Then another hunter heard a fast-approaching car, and uttered a cry of warning:

“Look out for the dogs! Here’s another of those plaguy autos.”

Billy was aware, from his place of concealment, that the three robbers were extremely busy men. They soon had a lantern beside the burst tire, and tools spread about the road. George and the wounded one were jacking up the car so as to get off the old tire and replace it with a new one.

With a sudden shout, the leader of the trio of robbers left the car and bounded toward the ’coon tree. He passed Billy so near that the boy shrank back with an affrighted cry. He thought he had been discovered.

But the man did not stop for Billy Speedwell. Indeed, he probably did not hear the lad’s cry. He had seen the lights of the pursuing automobile at the turn in the road.

He dashed in among the hunters who, with their flaring torches and lanterns and dogs, were gathered about the tree in which the ’coon had taken refuge. The man with the axe had already cut half through the tall trunk.

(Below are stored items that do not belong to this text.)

## src/rtl/cfg_loader_pkg.sv

```systemverilog
package cfg_loader_pkg;
  localparam int unsigned DEF_WORD_W = 24;
  localparam int unsigned DEF_CTRL_W = 2;
  localparam int unsigned DEF_SYNC_N = 2;

  typedef struct packed {
    logic chip_en;
    logic ld_en;
    logic ser_dat;
    logic ser_clk;
  } pins_t;

  localparam int unsigned PINS_W = $bits(pins_t);
endpackage

```

## src/rtl/cfg_sync.sv

```systemverilog
module cfg_sync #(
  parameter int unsigned N_BITS = 4,
  parameter int unsigned STAGES = 2
) (
  input  logic              clk,
  input  logic              rst_n,
  input  logic [N_BITS-1:0] async_i,
  output logic [N_BITS-1:0] lvl_o,
  output logic [N_BITS-1:0] rise_o
);
  for (genvar b = 0; b < N_BITS; b++) begin : g_bit
    logic [STAGES:0] chain_q;
    logic [STAGES:0] chain_d;

    always_comb begin
      chain_d = {chain_q[STAGES-1:0], async_i[b]};
    end

    always_ff @(posedge clk or negedge rst_n) begin
      if (!rst_n) chain_q <= '0;
      else        chain_q <= chain_d;
    end

    assign lvl_o[b]  = chain_q[STAGES-1];
    assign rise_o[b] = chain_q[STAGES-1] & ~chain_q[STAGES];
  end
endmodule

```

## src/rtl/cfg_shifter.sv

```systemverilog
module cfg_shifter #(
  parameter int unsigned WORD_W = 24
) (
  input  logic              clk,
  input  logic              rst_n,
  input  logic              ce,
  input  logic              shift_en,
  input  logic              hold,
  input  logic              din,
  output logic [WORD_W-1:0] sr_o
);
  logic [WORD_W-1:0] sr_q;
  logic [WORD_W-1:0] sr_d;

  always_comb begin
    if (!ce)                  sr_d = '0;
    else if (shift_en && !hold) sr_d = {sr_q[WORD_W-2:0], din};
    else                      sr_d = sr_q;
  end

  always_ff @(posedge clk or negedge rst_n) begin
    if (!rst_n) sr_q <= '0;
    else        sr_q <= sr_d;
  end

  assign sr_o = sr_q;
endmodule

```

## src/rtl/cfg_latch_bank.sv

```systemverilog
module cfg_latch_bank #(
  parameter int unsigned WORD_W = 24,
  parameter int unsigned CTRL_W = 2,
  localparam int unsigned PAY_W = WORD_W - CTRL_W,
  localparam int unsigned N_LAT = 1 << CTRL_W
) (
  input  logic                   clk,
  input  logic                   rst_n,
  input  logic                   ce,
  input  logic                   load,
  input  logic [WORD_W-1:0]      word_i,
  output logic [N_LAT*PAY_W-1:0] lat_o,
  output logic [N_LAT-1:0]       upd_o
);
  logic [CTRL_W-1:0] sel;
  logic [PAY_W-1:0]  payload;

  assign sel     = word_i[CTRL_W-1:0];
  assign payload = word_i[WORD_W-1:CTRL_W];

  for (genvar i = 0; i < N_LAT; i++) begin : g_lat
    logic             hit;
    logic [PAY_W-1:0] lat_q;
    logic [PAY_W-1:0] lat_d;
    logic             upd_q;

    assign hit = ce && load && (sel == CTRL_W'(i));

    always_comb begin
      if (!ce)      lat_d = '0;
      else if (hit) lat_d = payload;
      else          lat_d = lat_q;
    end

    always_ff @(posedge clk or negedge rst_n) begin
      if (!rst_n) begin
        lat_q <= '0;
        upd_q <= 1'b0;
      end else begin
        lat_q <= lat_d;
        upd_q <= hit;
      end
    end

    assign lat_o[i*PAY_W +: PAY_W] = lat_q;
    assign upd_o[i]                = upd_q;
  end
endmodule

```

## src/rtl/cfg_loader.sv

```systemverilog
module cfg_loader
  import cfg_loader_pkg::*;
#(
  parameter int unsigned WORD_W = DEF_WORD_W,
  parameter int unsigned CTRL_W = DEF_CTRL_W,
  parameter int unsigned SYNC_N = DEF_SYNC_N,
  localparam int unsigned PAY_W = WORD_W - CTRL_W,
  localparam int unsigned N_LAT = 1 << CTRL_W
) (
  input  logic                   clk,
  input  logic                   rst_n,
  input  logic                   ser_clk,
  input  logic                   ser_dat,
  input  logic                   ld_en,
  input  logic                   chip_en,
  output logic [N_LAT*PAY_W-1:0] cfg_word_o,
  output logic [N_LAT-1:0]       cfg_upd_o
);
  // reset: asserted asynchronously, released on a clock edge
  logic [1:0] rst_q;
  logic       rst_s;
  always_ff @(posedge clk or negedge rst_n) begin
    if (!rst_n) rst_q <= 2'b00;
    else        rst_q <= {rst_q[0], 1'b1};
  end
  assign rst_s = rst_q[1];

  pins_t pins_raw, pins_lvl, pins_rise;
  logic [PINS_W-1:0] lvl_vec, rise_vec;

  always_comb begin
    pins_raw.chip_en = chip_en;
    pins_raw.ld_en   = ld_en;
    pins_raw.ser_dat = ser_dat;
    pins_raw.ser_clk = ser_clk;
  end

  cfg_sync #(.N_BITS(PINS_W), .STAGES(SYNC_N)) u_sync (
    .clk    (clk),
    .rst_n  (rst_s),
    .async_i(pins_raw),
    .lvl_o  (lvl_vec),
    .rise_o (rise_vec)
  );

  assign pins_lvl  = pins_t'(lvl_vec);
  assign pins_rise = pins_t'(rise_vec);

  logic              ce_s, le_s, le_rise;
  logic [WORD_W-1:0] sr;

  assign ce_s    = pins_lvl.chip_en;
  assign le_s    = pins_lvl.ld_en;
  assign le_rise = pins_rise.ld_en;

  cfg_shifter #(.WORD_W(WORD_W)) u_shift (
    .clk     (clk),
    .rst_n   (rst_s),
    .ce      (ce_s),
    .shift_en(pins_rise.ser_clk),
    .hold    (le_s),
    .din     (pins_lvl.ser_dat),
    .sr_o    (sr)
  );

  cfg_latch_bank #(.WORD_W(WORD_W), .CTRL_W(CTRL_W)) u_bank (
    .clk   (clk),
    .rst_n (rst_s),
    .ce    (ce_s),
    .load  (le_rise),
    .word_i(sr),
    .lat_o (cfg_word_o),
    .upd_o (cfg_upd_o)
  );
endmodule

```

Without a word, but giving the axeman a strong push to one side, the leader of the thieves seized the axe, wrenching it from the other’s hands. Then, with mighty blows, he set upon the work of felling the tree. The hunters were amazed. They did not know whether it was a joke, or not. But suddenly one observed the object of the stranger.

“Look out, there!” he cried. “You’ll have that tree down across the road.”

And, even as he spoke, with the second motor car still some rods away, and slowing down, the event he had prophesied occurred! With a crash the tree fell. The motor rascal was an excellent woodsman. He had known just how to slant his axe to make the tree fall in the right direction.

As it came down to earth the yelping dogs made a dash for the ’coon, and for some moments there was a lively scrimmage in the brush across the highway; but nobody had paid any attention to this event.